▼▼▼

**src/hw/ctc_consts.svh**
```systemverilog
`ifndef CTC_CONSTS_SVH
`define CTC_CONSTS_SVH

`define OFS_TCFG0 8'h00
`define OFS_TCFG1 8'h04
`define OFS_TCNT0 8'h08
`define OFS_TCNT1 8'h0C
`define OFS_TREL0 8'h10
`define OFS_TREL1 8'h14
`define OFS_STAG 8'h18
`define OFS_IRQ_STAT 8'h20
`define OFS_IRQ_CLR 8'h24
`define OFS_IRQ_EN 8'h28
`define OFS_IRQ_SET 8'h2C
`define OFS_CH_CFG 8'h40
`define OFS_CH_VAL 8'h80
`define OFS_CH_MASK 8'hC0

`define CFG_SRC_LSB 0
`define CFG_RUN_BIT 3
`define CH_CFG_W 6
`define IRQ_TOV0_BIT 16
`define IRQ_TOV1_BIT 17
`define IRQ_W 18

`define STAG_PHASE_LAST 3'h7
`define RST_WORD 16'h0000
`define PRESC_W 5

`endif

```
**src/hw/ctc_pkg.sv**
```systemverilog
package ctc_pkg;

  typedef enum logic [3:0] {
    CH_OFF,
    CAP_RISE,
    CAP_FALL,
    CAP_BOTH,
    CMP_IRQ_ALL,
    CMP_TOGGLE,
    CMP_IRQ_ONCE,
    CMP_SET_ONCE,
    CMP_DOUBLE
  } ch_mode_e;

  typedef enum logic [2:0] {
    SRC_DIV1,
    SRC_DIV2,
    SRC_DIV4,
    SRC_DIV8,
    SRC_DIV16,
    SRC_DIV32,
    SRC_AUX_OVF,
    SRC_EXT
  } clk_src_e;

  typedef struct packed {
    logic single;
    logic tsel;
    ch_mode_e mode;
  } ch_cfg_s;

endpackage

```
**src/hw/timebase_if.sv**
```systemverilog
`timescale 1ns/1ps
interface timebase_if;
  logic [15:0] count;
  logic upd;
  logic ovf;
  modport src (output count, output upd, output ovf);
  modport sink (input count, input upd, input ovf);
endinterface

```
**src/hw/channel_timer_array.sv**
```systemverilog
// Added by the designer: the Avalon-MM slave port and the register addresses.
`timescale 1ns/1ps
`include "ctc_consts.svh"
// Operation
// - Sixteen channels, each selects its time base and capture or compare.
// - Two independent 16-bit time base counters, each with a reload register.
// - Counter clock chosen from prescaled system clock or auxiliary timer overflow.
// - Each time base can be clocked by its own external count input.
// - One-cycle resolution normally; eight cycles in staggered mode.
// - Each channel owns one pin: capture trigger or compare output.
// - Capture copies the assigned time base and raises the channel interrupt.
// - Capture edge selectable: rising, falling or both.
// - Compare channels match continuously against their time base.
// - Compare mode 0 interrupts on every match, pin untouched.
// - Compare mode 1 toggles the pin on every match.
// - Compare mode 2 interrupts at most once per timer period.
// - Compare mode 3 sets pin on match, clears on overflow, once per period.
// - Double register mode: two channels toggle one shared pin.
// - Single event option stops a channel after its first compare action.
// - Auxiliary timer six overflow is routed in as a count source.
// - Each source has request, enable; software may set the request.
module channel_timer_array import ctc_pkg::*; #(
  parameter int NCH = 16
) (
  // Clock and reset
  input wire logic i_clk,
  input wire logic i_rst_b,
  // Avalon-MM slave
  input wire logic [7:0] i_avs_address,
  input wire logic i_avs_read,
  input wire logic i_avs_write,
  input wire logic [31:0] i_avs_writedata,
  output logic [31:0] o_avs_readdata,
  output logic o_avs_waitrequest,
  // Channel pins
  input wire logic [NCH-1:0] i_ch_pin,
  output logic [NCH-1:0] o_ch_pin,
  output logic [NCH-1:0] o_ch_pin_oe,
  // Count sources
  input wire logic [1:0] i_ext_count,
  input wire logic i_aux_timer_six_ovf,
  // Interrupt
  output logic o_irq
);
  timebase_if tb0();
  timebase_if tb1();

  logic ack_q;
  logic [31:0] rdata_q;
  logic [31:0] rdata_d;
  logic [3:0] tcfg_q [2];
  logic [15:0] trel_q [2];
  logic stag_q;
  logic [`IRQ_W-1:0] irq_stat_q;
  logic [`IRQ_W-1:0] irq_en_q;
  ch_cfg_s cfg_q [NCH];
  logic [15:0] val_q [NCH];
  logic [NCH-1:0] pin_q;
  logic [NCH-1:0] match_w;
  logic [NCH-1:0] chan_evt;
  logic [NCH-1:0] pin_rise;
  logic [NCH-1:0] pin_fall;
  logic [1:0] ext_rise;

  // Bus decode; one wait state gives a registered read path
  wire acc = i_avs_read | i_avs_write;
  wire wr_go = i_avs_write & ack_q;
  wire [7:0] addr = {i_avs_address[7:2], 2'b00};
  wire [3:0] ch_idx = addr[5:2];
  wire cfg_hit = (addr & `OFS_CH_MASK) == `OFS_CH_CFG;
  wire val_hit = (addr & `OFS_CH_MASK) == `OFS_CH_VAL;
  wire [15:0] wd16 = i_avs_writedata[15:0];
  wire [`IRQ_W-1:0] wd_irq = i_avs_writedata[`IRQ_W-1:0];
  wire [`IRQ_W-1:0] irq_set = (wr_go && addr == `OFS_IRQ_SET) ? wd_irq : '0;
  wire [`IRQ_W-1:0] irq_clr = (wr_go && addr == `OFS_IRQ_CLR) ? wd_irq : '0;
  wire [`IRQ_W-1:0] irq_evt = {tb1.ovf, tb0.ovf, chan_evt};

  assign o_avs_waitrequest = acc & ~ack_q;
  assign o_avs_readdata = rdata_q;

  always_comb begin
    rdata_d = 32'h00000000;
    if (cfg_hit) begin
      rdata_d = {26'h0, cfg_q[ch_idx]};
    end else if (val_hit) begin
      rdata_d = {16'h0000, val_q[ch_idx]};
    end else begin
      case (addr)
        `OFS_TCFG0: rdata_d = {28'h0000000, tcfg_q[0]};
        `OFS_TCFG1: rdata_d = {28'h0000000, tcfg_q[1]};
        `OFS_TCNT0: rdata_d = {16'h0000, tb0.count};
        `OFS_TCNT1: rdata_d = {16'h0000, tb1.count};
        `OFS_TREL0: rdata_d = {16'h0000, trel_q[0]};
        `OFS_TREL1: rdata_d = {16'h0000, trel_q[1]};
        `OFS_STAG: rdata_d = {31'h0, stag_q};
        `OFS_IRQ_STAT: rdata_d = {14'h0, irq_stat_q};
        `OFS_IRQ_EN: rdata_d = {14'h0, irq_en_q};
        default: rdata_d = 32'h00000000;
      endcase
    end
  end

  always_ff @(posedge i_clk or negedge i_rst_b) begin
    if (!i_rst_b) begin
      ack_q <= 1'b0;
      rdata_q <= 32'h00000000;
    end else begin
      ack_q <= acc & ~ack_q;
      if (i_avs_read && !ack_q) begin
        rdata_q <= rdata_d;
      end
    end
  end

  always_ff @(posedge i_clk or negedge i_rst_b) begin
    if (!i_rst_b) begin
      tcfg_q[0] <= 4'h0;
      tcfg_q[1] <= 4'h0;
      trel_q[0] <= `RST_WORD;
      trel_q[1] <= `RST_WORD;
      stag_q <= 1'b0;
      irq_en_q <= '0;
    end else if (wr_go) begin
      case (addr)
        `OFS_TCFG0: tcfg_q[0] <= i_avs_writedata[3:0];
        `OFS_TCFG1: tcfg_q[1] <= i_avs_writedata[3:0];
        `OFS_TREL0: trel_q[0] <= wd16;
        `OFS_TREL1: trel_q[1] <= wd16;
        `OFS_STAG: stag_q <= i_avs_writedata[0];
        `OFS_IRQ_EN: irq_en_q <= wd_irq;
        default: stag_q <= stag_q;
      endcase
    end
  end

  // Hardware events and software set both beat a clear in the same cycle
  always_ff @(posedge i_clk or negedge i_rst_b) begin
    if (!i_rst_b) begin
      irq_stat_q <= '0;
    end else begin
      irq_stat_q <= (irq_stat_q & ~irq_clr) | irq_evt | irq_set;
    end
  end

  assign o_irq = |(irq_stat_q & irq_en_q);

  pin_sync #(.W(NCH)) u_pin_sync (
    .i_clk(i_clk),
    .i_rst_b(i_rst_b),
    .i_pins(i_ch_pin),
    .o_level(),
    .o_rise(pin_rise),
    .o_fall(pin_fall)
  );

  pin_sync #(.W(2)) u_ext_sync (
    .i_clk(i_clk),
    .i_rst_b(i_rst_b),
    .i_pins(i_ext_count),
    .o_level(),
    .o_rise(ext_rise),
    .o_fall()
  );

  timebase u_tb0 (
    .i_clk(i_clk),
    .i_rst_b(i_rst_b),
    .i_src(clk_src_e'(tcfg_q[0][`CFG_SRC_LSB +: 3])),
    .i_run(tcfg_q[0][`CFG_RUN_BIT]),
    .i_stag(stag_q),
    .i_reload(trel_q[0]),
    .i_aux_ovf(i_aux_timer_six_ovf),
    .i_ext_rise(ext_rise[0]),
    .i_wr(wr_go && addr == `OFS_TCNT0),
    .i_wdata(wd16),
    .o_tb(tb0)
  );

  timebase u_tb1 (
    .i_clk(i_clk),
    .i_rst_b(i_rst_b),
    .i_src(clk_src_e'(tcfg_q[1][`CFG_SRC_LSB +: 3])),
    .i_run(tcfg_q[1][`CFG_RUN_BIT]),
    .i_stag(stag_q),
    .i_reload(trel_q[1]),
    .i_aux_ovf(i_aux_timer_six_ovf),
    .i_ext_rise(ext_rise[1]),
    .i_wr(wr_go && addr == `OFS_TCNT1),
    .i_wdata(wd16),
    .o_tb(tb1)
  );

  for (genvar n = 0; n < NCH; n++) begin : g_ch
    localparam int P = n ^ 8;
    logic armed_q;
    logic done_q;
    wire ch_cfg_s c = cfg_q[n];
    wire cfg_wr = wr_go & cfg_hit & (ch_idx == 4'(n));
    wire val_wr = wr_go & val_hit & (ch_idx == 4'(n));
    wire [15:0] tcnt = c.tsel ? tb1.count : tb0.count;
    wire tupd = c.tsel ? tb1.upd : tb0.upd;
    wire tovf = c.tsel ? tb1.ovf : tb0.ovf;
    wire m_rise = (c.mode == CAP_RISE) | (c.mode == CAP_BOTH);
    wire m_fall = (c.mode == CAP_FALL) | (c.mode == CAP_BOTH);
    wire cap = (m_rise & pin_rise[n]) | (m_fall & pin_fall[n]);
    wire live = ~done_q;
    wire once = (c.mode == CMP_IRQ_ONCE) | (c.mode == CMP_SET_ONCE);
    wire act_all = live & match_w[n] & (c.mode == CMP_IRQ_ALL);
    wire tog_own = match_w[n] & (c.mode == CMP_TOGGLE);
    wire tog_dbl = (match_w[n] | match_w[P]) & (c.mode == CMP_DOUBLE);
    wire act_tog = live & (tog_own | tog_dbl);
    wire act_once = live & armed_q & match_w[n] & once;
    wire act_set = act_once & (c.mode == CMP_SET_ONCE);

    // Match only on a fresh count value, so one value gives one event
    assign match_w[n] = tupd & (tcnt == val_q[n]);
    assign chan_evt[n] = cap | act_all | act_tog | act_once;
    assign o_ch_pin[n] = pin_q[n];
    assign o_ch_pin_oe[n] = (c.mode == CMP_TOGGLE) | (c.mode == CMP_SET_ONCE) |
                            (c.mode == CMP_DOUBLE);

    always_ff @(posedge i_clk or negedge i_rst_b) begin
      if (!i_rst_b) begin
        cfg_q[n] <= ch_cfg_s'(`CH_CFG_W'(0));
        val_q[n] <= `RST_WORD;
        pin_q[n] <= 1'b0;
        armed_q <= 1'b1;
        done_q <= 1'b0;
      end else begin
        if (cfg_wr) begin
          cfg_q[n] <= ch_cfg_s'(i_avs_writedata[`CH_CFG_W-1:0]);
        end
        // A capture wins over a software write in the same cycle
        if (cap) begin
          val_q[n] <= tcnt;
        end else if (val_wr) begin
          val_q[n] <= wd16;
        end
        if (act_set) begin
          pin_q[n] <= 1'b1;
        end else if (tovf && c.mode == CMP_SET_ONCE) begin
          pin_q[n] <= 1'b0;
        end else if (act_tog) begin
          pin_q[n] <= ~pin_q[n];
        end
        if (act_once) begin
          armed_q <= 1'b0;
        end else if (tovf || cfg_wr) begin
          armed_q <= 1'b1;
        end
        if (cfg_wr) begin
          done_q <= 1'b0;
        end else if (c.single && (act_all || act_tog || act_once)) begin
          done_q <= 1'b1;
        end
      end
    end
  end
endmodule

```
**src/hw/pin_sync.sv**
```systemverilog
`timescale 1ns/1ps
module pin_sync #(
  parameter int W = 16
) (
  // Clock and reset
  input wire logic i_clk,
  input wire logic i_rst_b,
  // Asynchronous pins
  input wire logic [W-1:0] i_pins,
  // Synchronous view
  output logic [W-1:0] o_level,
  output logic [W-1:0] o_rise,
  output logic [W-1:0] o_fall
);
  logic [W-1:0] s1_q;
  logic [W-1:0] s2_q;
  logic [W-1:0] s3_q;

  always_ff @(posedge i_clk or negedge i_rst_b) begin
    if (!i_rst_b) begin
      s1_q <= '0;
      s2_q <= '0;
      s3_q <= '0;
    end else begin
      s1_q <= i_pins;
      s2_q <= s1_q;
      s3_q <= s2_q;
    end
  end

  assign o_level = s2_q;
  assign o_rise = s2_q & ~s3_q;
  assign o_fall = ~s2_q & s3_q;
endmodule

```
**src/hw/timebase.sv**
```systemverilog
`timescale 1ns/1ps
`include "ctc_consts.svh"
module timebase import ctc_pkg::*; (
  // Clock and reset
  input wire logic i_clk,
  input wire logic i_rst_b,
  // Configuration
  input wire clk_src_e i_src,
  input wire logic i_run,
  input wire logic i_stag,
  input wire logic [15:0] i_reload,
  // Count sources
  input wire logic i_aux_ovf,
  input wire logic i_ext_rise,
  // Software load
  input wire logic i_wr,
  input wire logic [15:0] i_wdata,
  // Time base out
  timebase_if.src o_tb
);
  logic [`PRESC_W-1:0] presc_q;
  logic [15:0] count_q;
  logic [15:0] count_d;
  logic upd_q;
  logic ovf_q;
  logic sel_tick;
  logic tick;
  logic wrap;

  function automatic logic div_tick(input logic [`PRESC_W-1:0] p, input int k);
    logic [`PRESC_W-1:0] mask;
    mask = `PRESC_W'((1 << k) - 1);
    return &(p | ~mask);
  endfunction

  always_comb begin
    case (i_src)
      SRC_DIV1: sel_tick = 1'b1;
      SRC_DIV2: sel_tick = div_tick(presc_q, 1);
      SRC_DIV4: sel_tick = div_tick(presc_q, 2);
      SRC_DIV8: sel_tick = div_tick(presc_q, 3);
      SRC_DIV16: sel_tick = div_tick(presc_q, 4);
      SRC_DIV32: sel_tick = div_tick(presc_q, 5);
      SRC_AUX_OVF: sel_tick = i_aux_ovf;
      SRC_EXT: sel_tick = i_ext_rise;
      default: sel_tick = 1'b0;
    endcase
  end

  // Staggered mode lets the counter step only every eighth cycle
  assign tick = i_run & sel_tick & (~i_stag | (presc_q[2:0] == `STAG_PHASE_LAST));
  assign wrap = tick & (&count_q);
  assign count_d = i_wr ? i_wdata : wrap ? i_reload : tick ? count_q + 16'h0001 : count_q;

  always_ff @(posedge i_clk or negedge i_rst_b) begin
    if (!i_rst_b) begin
      presc_q <= '0;
      count_q <= `RST_WORD;
      upd_q <= 1'b0;
      ovf_q <= 1'b0;
    end else begin
      presc_q <= presc_q + `PRESC_W'(1);
      count_q <= count_d;
      upd_q <= tick | i_wr;
      ovf_q <= wrap & ~i_wr;
    end
  end

  assign o_tb.count = count_q;
  assign o_tb.upd = upd_q;
  assign o_tb.ovf = ovf_q;
endmodule

```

▲▲▲

**Your objective:** Check each line above for the string "import" and show the ones that have it.

**Response to this task:**
module channel_timer_array import ctc_pkg::*; #(
module timebase import ctc_pkg::*; (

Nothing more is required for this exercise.